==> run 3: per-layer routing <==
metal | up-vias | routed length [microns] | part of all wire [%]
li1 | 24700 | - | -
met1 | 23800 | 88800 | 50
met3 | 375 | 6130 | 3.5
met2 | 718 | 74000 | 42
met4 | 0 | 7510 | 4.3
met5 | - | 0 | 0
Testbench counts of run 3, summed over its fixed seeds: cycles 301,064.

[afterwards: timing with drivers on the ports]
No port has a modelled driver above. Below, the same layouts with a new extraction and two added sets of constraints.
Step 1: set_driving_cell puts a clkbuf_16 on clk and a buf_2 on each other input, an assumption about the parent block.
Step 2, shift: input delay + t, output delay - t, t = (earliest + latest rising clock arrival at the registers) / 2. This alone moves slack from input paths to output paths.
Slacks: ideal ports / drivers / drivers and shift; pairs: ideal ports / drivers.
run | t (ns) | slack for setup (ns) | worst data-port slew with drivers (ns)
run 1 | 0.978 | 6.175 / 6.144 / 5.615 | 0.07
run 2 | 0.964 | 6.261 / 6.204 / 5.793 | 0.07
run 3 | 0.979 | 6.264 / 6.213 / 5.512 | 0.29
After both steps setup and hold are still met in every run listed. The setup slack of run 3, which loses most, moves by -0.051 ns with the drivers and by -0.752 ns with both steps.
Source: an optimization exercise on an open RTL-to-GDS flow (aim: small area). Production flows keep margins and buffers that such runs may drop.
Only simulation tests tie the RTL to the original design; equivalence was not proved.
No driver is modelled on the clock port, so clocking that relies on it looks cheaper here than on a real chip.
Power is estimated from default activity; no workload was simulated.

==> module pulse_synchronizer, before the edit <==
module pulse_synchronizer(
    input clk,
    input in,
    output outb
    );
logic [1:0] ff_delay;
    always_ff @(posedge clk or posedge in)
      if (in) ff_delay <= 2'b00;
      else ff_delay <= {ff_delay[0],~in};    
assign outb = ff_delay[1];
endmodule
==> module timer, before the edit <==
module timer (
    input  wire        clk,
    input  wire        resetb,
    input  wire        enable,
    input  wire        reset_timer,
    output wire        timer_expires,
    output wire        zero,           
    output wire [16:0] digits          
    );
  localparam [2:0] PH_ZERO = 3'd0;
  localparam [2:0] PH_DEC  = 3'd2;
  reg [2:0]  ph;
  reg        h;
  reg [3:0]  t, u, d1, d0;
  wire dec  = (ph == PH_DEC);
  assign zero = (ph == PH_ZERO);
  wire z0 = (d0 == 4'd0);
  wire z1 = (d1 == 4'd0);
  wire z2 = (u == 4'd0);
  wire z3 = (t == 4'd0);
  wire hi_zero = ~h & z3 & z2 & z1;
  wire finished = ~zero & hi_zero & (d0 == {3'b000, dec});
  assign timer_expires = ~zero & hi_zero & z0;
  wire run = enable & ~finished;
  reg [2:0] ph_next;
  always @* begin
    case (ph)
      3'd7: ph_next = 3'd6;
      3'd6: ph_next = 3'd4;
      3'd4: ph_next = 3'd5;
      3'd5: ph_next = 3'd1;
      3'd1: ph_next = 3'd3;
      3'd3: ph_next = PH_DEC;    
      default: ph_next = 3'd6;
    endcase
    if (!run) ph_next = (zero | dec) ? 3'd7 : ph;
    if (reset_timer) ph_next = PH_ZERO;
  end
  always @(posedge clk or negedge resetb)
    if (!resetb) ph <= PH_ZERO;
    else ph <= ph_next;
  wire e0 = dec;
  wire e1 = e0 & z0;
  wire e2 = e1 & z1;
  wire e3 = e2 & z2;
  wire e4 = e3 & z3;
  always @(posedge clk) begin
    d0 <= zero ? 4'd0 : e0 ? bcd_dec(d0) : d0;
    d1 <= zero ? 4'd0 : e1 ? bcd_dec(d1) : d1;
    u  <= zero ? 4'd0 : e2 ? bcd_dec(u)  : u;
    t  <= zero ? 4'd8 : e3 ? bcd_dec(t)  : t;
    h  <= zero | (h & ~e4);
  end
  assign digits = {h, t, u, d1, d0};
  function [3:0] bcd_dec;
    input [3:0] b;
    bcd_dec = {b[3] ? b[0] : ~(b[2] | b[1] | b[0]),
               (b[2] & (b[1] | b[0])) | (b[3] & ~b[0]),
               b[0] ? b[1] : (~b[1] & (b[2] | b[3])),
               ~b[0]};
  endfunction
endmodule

==

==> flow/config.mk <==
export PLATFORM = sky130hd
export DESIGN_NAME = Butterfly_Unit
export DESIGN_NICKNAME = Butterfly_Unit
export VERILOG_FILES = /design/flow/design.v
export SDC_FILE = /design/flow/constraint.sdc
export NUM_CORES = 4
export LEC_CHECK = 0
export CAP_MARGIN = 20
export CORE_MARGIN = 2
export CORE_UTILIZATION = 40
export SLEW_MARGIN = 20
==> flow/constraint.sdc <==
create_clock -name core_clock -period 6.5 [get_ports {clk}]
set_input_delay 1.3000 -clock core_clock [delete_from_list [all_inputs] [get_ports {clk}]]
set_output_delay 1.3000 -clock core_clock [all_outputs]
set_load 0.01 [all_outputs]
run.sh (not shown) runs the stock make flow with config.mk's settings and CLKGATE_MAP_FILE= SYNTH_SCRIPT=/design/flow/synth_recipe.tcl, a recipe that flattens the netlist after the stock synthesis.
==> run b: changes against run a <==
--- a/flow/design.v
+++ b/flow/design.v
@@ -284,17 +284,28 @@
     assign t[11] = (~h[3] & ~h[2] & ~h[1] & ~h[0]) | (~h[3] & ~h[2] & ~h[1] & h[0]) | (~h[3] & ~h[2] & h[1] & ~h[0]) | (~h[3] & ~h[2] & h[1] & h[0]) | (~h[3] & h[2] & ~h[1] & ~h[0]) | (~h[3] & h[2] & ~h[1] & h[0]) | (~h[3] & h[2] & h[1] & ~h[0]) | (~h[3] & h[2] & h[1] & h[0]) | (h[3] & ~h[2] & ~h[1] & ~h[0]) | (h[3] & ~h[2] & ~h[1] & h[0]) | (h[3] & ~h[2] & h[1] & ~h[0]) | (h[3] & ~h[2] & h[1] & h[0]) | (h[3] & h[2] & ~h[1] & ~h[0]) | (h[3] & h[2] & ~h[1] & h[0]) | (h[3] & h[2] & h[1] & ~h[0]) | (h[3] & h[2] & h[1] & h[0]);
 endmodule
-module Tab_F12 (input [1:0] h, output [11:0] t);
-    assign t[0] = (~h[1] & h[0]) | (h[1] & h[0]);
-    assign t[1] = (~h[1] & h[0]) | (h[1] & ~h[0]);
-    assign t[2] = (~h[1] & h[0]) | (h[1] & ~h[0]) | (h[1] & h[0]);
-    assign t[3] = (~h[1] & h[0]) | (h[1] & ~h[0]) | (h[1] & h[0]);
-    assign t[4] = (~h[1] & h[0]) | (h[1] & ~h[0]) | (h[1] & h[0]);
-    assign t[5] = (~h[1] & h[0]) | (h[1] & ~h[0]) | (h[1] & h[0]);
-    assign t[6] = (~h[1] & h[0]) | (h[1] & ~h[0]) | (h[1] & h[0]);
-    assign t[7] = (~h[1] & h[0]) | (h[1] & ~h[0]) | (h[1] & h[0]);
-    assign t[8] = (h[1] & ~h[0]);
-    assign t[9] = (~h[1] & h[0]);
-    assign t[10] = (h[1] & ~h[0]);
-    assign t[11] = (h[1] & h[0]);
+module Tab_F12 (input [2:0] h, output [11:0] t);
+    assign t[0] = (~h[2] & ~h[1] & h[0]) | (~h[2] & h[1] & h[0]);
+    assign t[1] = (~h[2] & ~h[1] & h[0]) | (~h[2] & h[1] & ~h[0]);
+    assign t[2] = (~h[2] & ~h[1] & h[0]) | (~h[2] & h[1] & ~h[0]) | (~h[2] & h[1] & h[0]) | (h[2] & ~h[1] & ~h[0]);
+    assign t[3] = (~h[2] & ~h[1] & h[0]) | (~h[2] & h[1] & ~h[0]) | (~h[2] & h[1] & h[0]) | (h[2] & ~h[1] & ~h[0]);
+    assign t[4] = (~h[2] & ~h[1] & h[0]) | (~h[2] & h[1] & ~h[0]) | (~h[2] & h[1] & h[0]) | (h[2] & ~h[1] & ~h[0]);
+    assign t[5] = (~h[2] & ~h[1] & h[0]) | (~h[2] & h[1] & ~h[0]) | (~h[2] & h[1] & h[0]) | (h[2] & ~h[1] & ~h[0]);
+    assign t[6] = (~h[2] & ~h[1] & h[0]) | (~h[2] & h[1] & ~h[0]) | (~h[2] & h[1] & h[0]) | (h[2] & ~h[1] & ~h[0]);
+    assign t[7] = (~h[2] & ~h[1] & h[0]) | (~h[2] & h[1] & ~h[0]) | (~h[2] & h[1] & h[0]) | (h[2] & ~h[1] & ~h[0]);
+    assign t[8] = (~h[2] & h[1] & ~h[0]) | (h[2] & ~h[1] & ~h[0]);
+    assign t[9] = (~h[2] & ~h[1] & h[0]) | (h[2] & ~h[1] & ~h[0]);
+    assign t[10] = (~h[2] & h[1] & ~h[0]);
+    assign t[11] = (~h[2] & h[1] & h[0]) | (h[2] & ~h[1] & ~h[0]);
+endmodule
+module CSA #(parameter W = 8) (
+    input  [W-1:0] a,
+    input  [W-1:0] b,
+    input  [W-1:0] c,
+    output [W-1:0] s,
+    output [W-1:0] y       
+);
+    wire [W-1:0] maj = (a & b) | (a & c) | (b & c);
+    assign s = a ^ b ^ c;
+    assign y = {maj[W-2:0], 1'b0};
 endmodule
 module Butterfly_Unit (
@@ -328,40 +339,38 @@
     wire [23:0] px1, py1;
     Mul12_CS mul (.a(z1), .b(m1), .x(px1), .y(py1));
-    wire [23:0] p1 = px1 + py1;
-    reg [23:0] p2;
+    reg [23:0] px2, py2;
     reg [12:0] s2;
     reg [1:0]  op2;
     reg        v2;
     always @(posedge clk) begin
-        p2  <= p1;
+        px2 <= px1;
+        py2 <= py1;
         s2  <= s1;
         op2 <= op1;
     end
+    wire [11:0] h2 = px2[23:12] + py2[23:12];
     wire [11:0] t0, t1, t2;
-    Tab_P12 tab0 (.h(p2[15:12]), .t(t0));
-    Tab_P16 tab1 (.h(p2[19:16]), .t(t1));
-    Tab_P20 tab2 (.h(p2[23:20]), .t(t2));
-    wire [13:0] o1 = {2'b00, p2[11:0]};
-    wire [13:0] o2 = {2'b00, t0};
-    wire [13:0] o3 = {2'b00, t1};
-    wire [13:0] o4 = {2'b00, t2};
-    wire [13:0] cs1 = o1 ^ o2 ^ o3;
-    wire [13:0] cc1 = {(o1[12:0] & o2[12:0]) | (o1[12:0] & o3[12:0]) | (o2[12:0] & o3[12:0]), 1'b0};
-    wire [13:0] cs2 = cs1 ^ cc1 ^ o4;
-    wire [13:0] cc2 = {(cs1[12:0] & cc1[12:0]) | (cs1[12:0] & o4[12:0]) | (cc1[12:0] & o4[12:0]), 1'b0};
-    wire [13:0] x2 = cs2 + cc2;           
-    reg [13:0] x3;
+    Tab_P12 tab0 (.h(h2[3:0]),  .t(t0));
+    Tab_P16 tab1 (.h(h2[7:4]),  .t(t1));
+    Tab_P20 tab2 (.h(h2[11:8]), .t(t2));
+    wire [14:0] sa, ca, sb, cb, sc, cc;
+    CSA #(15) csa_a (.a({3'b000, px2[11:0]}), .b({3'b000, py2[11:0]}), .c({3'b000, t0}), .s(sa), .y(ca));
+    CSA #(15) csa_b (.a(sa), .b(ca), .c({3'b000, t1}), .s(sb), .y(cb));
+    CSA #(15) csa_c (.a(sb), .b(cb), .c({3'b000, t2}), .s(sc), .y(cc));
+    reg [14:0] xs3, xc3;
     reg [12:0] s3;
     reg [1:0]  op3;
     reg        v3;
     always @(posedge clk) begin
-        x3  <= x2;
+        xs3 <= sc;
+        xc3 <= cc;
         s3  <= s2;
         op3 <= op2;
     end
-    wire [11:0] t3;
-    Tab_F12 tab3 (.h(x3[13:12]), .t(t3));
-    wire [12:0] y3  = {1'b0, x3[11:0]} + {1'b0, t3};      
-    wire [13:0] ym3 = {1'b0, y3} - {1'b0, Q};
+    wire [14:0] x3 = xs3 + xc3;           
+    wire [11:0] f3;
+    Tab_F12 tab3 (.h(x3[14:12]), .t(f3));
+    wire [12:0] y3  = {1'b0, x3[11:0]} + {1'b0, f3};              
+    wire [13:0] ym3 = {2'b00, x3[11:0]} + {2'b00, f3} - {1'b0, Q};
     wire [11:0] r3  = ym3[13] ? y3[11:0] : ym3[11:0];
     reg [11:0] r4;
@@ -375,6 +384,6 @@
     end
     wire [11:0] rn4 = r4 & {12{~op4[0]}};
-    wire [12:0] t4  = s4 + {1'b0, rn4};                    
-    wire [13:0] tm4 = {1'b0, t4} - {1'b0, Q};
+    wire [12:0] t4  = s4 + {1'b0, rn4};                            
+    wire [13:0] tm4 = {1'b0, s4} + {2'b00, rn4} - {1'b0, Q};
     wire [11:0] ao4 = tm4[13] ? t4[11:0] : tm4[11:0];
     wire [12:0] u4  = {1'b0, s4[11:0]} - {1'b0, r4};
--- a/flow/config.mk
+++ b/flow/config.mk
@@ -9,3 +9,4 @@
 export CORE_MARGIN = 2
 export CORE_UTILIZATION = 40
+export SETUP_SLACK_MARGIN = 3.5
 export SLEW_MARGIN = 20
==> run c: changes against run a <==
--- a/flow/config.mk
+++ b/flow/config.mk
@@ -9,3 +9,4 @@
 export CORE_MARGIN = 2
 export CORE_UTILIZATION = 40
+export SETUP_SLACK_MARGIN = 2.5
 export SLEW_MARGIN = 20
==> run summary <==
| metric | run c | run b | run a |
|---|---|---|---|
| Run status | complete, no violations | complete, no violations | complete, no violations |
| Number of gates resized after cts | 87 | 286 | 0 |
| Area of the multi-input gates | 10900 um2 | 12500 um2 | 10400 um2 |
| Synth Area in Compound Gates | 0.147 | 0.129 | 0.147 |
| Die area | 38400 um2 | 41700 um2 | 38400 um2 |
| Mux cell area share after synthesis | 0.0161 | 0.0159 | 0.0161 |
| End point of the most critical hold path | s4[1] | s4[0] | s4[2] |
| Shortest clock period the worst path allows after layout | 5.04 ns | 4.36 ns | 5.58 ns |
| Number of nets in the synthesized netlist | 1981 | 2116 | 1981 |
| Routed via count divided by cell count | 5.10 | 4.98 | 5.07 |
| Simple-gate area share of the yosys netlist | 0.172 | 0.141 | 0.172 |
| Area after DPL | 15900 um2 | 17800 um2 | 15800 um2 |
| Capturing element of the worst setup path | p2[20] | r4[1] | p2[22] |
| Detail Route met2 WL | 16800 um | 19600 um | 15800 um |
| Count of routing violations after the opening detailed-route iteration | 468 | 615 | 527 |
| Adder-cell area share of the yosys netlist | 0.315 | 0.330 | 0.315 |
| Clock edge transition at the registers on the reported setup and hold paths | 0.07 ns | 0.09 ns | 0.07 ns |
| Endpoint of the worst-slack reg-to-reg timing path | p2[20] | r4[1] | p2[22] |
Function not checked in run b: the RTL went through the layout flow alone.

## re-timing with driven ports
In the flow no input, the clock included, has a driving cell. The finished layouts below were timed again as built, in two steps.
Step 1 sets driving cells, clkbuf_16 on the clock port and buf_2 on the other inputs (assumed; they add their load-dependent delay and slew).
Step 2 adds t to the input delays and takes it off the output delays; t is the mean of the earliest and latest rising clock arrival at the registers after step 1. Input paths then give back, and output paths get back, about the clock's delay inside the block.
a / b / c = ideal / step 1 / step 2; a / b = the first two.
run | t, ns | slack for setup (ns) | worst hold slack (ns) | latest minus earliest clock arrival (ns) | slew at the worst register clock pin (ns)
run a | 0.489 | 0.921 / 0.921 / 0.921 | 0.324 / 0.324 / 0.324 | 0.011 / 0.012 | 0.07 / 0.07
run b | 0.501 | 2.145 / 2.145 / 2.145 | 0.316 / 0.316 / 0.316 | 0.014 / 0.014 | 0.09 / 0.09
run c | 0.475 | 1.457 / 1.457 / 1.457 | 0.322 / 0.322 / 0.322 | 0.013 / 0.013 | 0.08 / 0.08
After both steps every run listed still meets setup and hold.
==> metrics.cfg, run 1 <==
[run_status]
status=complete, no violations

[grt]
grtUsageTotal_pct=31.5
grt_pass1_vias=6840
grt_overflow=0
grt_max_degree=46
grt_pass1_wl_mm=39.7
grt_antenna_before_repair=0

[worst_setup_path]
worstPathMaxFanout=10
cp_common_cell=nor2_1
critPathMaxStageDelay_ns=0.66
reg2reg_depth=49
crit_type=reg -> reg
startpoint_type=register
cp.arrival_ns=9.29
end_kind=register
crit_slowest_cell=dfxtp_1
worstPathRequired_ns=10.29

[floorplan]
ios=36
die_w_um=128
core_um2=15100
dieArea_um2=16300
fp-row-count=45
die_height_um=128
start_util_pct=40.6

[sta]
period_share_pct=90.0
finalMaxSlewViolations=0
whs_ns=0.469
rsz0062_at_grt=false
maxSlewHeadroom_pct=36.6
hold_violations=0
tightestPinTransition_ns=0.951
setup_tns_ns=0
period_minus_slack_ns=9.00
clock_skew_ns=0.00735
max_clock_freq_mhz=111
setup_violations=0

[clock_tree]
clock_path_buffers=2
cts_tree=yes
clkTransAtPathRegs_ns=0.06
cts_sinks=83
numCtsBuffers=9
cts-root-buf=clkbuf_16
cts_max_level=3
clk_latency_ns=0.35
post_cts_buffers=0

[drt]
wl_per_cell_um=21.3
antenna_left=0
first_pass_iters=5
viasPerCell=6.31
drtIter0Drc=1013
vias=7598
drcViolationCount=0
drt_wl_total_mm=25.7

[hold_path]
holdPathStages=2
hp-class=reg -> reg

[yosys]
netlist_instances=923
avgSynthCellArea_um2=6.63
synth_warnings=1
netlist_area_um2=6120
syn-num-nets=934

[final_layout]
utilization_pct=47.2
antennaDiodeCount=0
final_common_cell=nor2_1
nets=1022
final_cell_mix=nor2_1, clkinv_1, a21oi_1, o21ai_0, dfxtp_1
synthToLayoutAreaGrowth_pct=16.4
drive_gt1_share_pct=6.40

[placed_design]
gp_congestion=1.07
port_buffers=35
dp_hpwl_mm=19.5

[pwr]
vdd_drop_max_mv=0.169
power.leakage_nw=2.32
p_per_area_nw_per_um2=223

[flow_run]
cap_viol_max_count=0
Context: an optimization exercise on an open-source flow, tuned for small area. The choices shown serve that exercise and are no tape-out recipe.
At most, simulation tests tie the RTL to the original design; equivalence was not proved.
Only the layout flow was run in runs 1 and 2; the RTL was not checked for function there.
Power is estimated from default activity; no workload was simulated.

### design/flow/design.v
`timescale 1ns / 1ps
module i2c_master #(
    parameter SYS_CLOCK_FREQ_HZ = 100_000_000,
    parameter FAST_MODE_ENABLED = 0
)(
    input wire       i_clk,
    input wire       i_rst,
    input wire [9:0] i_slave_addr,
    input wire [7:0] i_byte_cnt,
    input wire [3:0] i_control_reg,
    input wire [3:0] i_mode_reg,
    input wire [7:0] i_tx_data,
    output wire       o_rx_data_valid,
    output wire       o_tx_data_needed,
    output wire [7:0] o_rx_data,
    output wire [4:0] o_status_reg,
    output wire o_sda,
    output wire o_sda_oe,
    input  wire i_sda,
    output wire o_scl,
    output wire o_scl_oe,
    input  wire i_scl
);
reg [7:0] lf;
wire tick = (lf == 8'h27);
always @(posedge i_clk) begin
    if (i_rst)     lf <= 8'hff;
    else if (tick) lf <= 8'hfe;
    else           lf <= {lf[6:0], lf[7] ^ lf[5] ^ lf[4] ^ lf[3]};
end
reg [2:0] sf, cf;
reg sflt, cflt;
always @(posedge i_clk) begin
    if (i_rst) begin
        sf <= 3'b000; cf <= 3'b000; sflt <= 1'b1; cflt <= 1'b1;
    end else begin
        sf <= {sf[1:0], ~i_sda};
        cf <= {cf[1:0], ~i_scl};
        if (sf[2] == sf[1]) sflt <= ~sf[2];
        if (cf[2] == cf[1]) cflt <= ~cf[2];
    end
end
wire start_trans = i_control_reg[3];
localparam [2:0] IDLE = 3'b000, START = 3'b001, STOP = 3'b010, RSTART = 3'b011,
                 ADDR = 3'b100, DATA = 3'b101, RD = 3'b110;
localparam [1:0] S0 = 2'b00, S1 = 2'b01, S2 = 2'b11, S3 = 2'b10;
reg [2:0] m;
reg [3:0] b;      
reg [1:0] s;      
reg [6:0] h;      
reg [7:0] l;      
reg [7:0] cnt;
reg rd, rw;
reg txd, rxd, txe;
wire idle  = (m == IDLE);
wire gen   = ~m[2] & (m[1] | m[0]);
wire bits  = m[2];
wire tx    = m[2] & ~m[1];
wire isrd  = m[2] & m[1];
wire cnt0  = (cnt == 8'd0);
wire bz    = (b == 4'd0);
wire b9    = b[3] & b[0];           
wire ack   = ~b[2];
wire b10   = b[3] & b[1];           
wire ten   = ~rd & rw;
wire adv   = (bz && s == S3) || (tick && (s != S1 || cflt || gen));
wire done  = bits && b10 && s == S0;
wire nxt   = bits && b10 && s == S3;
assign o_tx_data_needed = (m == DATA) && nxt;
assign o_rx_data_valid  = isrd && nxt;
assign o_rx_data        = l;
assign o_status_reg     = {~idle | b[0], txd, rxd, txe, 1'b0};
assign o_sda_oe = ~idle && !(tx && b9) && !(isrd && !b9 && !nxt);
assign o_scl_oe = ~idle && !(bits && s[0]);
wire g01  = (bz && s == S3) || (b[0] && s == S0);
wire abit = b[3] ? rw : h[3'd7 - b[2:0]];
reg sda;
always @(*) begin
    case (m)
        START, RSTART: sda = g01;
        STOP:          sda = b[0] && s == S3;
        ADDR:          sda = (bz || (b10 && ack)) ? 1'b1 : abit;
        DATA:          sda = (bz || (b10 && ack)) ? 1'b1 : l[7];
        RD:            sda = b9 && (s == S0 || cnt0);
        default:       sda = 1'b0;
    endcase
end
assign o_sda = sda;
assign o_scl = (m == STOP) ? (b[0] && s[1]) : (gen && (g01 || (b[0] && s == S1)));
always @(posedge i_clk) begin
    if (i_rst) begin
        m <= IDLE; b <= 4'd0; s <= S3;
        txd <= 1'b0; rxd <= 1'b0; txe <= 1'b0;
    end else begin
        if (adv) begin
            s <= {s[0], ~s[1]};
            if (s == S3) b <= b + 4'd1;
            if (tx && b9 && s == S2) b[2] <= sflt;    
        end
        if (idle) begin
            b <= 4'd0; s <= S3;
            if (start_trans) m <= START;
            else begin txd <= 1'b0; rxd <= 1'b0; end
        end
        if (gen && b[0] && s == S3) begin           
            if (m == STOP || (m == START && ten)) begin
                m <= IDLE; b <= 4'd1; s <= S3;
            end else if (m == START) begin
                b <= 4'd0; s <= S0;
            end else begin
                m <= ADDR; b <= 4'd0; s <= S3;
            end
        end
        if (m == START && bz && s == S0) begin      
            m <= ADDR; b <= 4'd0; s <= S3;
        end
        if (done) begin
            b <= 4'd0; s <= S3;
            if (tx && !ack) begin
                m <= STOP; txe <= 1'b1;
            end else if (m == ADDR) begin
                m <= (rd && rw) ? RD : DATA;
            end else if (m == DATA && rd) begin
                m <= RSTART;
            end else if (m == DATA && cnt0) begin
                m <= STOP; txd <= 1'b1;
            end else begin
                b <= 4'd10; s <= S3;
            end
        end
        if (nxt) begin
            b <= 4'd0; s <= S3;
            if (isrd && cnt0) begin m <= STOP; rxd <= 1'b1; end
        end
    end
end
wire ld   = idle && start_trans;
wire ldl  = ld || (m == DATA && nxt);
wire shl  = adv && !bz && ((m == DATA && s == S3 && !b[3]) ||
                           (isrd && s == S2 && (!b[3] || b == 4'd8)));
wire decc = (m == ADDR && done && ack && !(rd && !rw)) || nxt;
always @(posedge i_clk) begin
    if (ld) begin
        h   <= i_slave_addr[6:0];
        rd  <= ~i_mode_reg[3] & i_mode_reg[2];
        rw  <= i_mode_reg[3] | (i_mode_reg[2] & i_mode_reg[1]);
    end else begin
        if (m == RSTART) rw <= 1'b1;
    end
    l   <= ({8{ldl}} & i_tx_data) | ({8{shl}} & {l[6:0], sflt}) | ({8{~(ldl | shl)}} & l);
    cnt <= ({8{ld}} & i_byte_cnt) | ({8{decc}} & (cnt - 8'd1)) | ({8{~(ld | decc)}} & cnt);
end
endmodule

Directions for this task: Look above for the line that contains "met5 | - | 0 | 0". Starting there, transcribe every line exactly until you have copied the line that contains "No port has".

Solved problem:
met5 | - | 0 | 0
Testbench counts of run 3, summed over its fixed seeds: cycles 301,064.

[afterwards: timing with drivers on the ports]
No port has a modelled driver above. Below, the same layouts with a new extraction and two added sets of constraints.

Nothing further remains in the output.